++++ Record set
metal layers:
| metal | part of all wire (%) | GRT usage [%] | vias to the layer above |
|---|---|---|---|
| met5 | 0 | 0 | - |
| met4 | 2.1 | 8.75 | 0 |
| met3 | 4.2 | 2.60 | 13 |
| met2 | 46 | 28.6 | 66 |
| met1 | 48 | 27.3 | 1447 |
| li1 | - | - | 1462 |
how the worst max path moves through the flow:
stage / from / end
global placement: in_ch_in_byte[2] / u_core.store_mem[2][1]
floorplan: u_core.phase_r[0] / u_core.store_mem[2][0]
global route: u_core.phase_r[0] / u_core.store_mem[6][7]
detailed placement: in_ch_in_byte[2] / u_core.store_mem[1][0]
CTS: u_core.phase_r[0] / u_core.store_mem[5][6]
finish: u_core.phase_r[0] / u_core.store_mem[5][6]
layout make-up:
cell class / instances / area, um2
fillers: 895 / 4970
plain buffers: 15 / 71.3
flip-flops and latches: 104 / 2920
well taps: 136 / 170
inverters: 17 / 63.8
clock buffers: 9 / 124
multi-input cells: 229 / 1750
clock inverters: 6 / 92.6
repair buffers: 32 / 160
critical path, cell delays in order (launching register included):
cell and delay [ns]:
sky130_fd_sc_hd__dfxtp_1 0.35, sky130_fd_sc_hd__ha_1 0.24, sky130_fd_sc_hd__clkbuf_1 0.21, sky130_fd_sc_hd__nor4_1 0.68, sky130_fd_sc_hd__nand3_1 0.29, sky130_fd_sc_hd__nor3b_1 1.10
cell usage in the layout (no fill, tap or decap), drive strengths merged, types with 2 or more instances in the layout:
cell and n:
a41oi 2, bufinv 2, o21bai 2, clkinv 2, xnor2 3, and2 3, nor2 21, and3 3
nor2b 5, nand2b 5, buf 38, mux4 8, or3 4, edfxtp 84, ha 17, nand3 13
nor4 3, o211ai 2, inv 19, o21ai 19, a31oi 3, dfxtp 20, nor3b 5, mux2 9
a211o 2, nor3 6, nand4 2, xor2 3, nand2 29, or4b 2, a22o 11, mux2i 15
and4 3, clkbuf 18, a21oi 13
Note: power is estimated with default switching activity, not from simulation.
++++++++
++++ Record set
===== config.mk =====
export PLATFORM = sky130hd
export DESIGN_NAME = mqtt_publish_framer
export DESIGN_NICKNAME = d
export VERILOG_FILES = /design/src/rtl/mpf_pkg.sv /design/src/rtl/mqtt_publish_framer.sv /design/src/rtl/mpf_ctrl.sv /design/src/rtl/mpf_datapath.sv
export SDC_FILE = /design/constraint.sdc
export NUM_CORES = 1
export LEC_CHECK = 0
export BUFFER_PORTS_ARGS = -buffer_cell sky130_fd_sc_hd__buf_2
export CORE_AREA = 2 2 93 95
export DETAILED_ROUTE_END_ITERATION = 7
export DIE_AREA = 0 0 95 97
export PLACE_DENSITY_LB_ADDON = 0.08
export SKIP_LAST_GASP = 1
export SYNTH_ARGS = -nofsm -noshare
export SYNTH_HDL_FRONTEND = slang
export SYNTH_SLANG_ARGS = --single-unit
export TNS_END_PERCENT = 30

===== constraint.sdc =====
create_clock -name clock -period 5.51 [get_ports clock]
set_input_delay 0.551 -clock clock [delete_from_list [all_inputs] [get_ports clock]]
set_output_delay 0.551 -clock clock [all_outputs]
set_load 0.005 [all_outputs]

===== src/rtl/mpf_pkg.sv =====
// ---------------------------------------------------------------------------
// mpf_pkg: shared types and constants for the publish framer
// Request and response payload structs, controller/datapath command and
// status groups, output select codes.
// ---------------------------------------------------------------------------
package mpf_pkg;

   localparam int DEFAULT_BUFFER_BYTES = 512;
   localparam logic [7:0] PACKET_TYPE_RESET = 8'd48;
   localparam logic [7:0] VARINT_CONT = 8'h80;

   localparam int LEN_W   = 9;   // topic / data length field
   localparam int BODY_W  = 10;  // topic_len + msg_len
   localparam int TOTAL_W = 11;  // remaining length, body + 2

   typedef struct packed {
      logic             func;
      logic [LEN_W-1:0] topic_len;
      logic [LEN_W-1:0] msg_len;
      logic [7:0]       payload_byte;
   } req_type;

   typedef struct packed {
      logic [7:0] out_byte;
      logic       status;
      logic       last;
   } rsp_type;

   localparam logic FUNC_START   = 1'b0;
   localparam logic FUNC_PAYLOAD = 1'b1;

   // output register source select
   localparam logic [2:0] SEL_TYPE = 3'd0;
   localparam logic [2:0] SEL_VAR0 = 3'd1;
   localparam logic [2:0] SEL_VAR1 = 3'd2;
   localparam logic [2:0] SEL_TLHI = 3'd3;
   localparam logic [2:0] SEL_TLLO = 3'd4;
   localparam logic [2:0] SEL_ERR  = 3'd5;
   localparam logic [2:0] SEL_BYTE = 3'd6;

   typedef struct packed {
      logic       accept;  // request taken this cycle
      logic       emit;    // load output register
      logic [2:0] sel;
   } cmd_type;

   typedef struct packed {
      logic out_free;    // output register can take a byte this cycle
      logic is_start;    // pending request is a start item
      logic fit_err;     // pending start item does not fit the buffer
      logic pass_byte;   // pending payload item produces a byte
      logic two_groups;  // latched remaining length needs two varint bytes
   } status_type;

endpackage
++++++++
Please transcribe exactly the lines above from the line that has "multi-input cells: 229 / 1750" up to and including the line that has "Note: power is"; no other line belongs in the answer.

- [Your response]
multi-input cells: 229 / 1750
clock inverters: 6 / 92.6
repair buffers: 32 / 160
critical path, cell delays in order (launching register included):
cell and delay [ns]:
sky130_fd_sc_hd__dfxtp_1 0.35, sky130_fd_sc_hd__ha_1 0.24, sky130_fd_sc_hd__clkbuf_1 0.21, sky130_fd_sc_hd__nor4_1 0.68, sky130_fd_sc_hd__nand3_1 0.29, sky130_fd_sc_hd__nor3b_1 1.10
cell usage in the layout (no fill, tap or decap), drive strengths merged, types with 2 or more instances in the layout:
cell and n:
a41oi 2, bufinv 2, o21bai 2, clkinv 2, xnor2 3, and2 3, nor2 21, and3 3
nor2b 5, nand2b 5, buf 38, mux4 8, or3 4, edfxtp 84, ha 17, nand3 13
nor4 3, o211ai 2, inv 19, o21ai 19, a31oi 3, dfxtp 20, nor3b 5, mux2 9
a211o 2, nor3 6, nand4 2, xor2 3, nand2 29, or4b 2, a22o 11, mux2i 15
and4 3, clkbuf 18, a21oi 13
Note: power is estimated with default switching activity, not from simulation.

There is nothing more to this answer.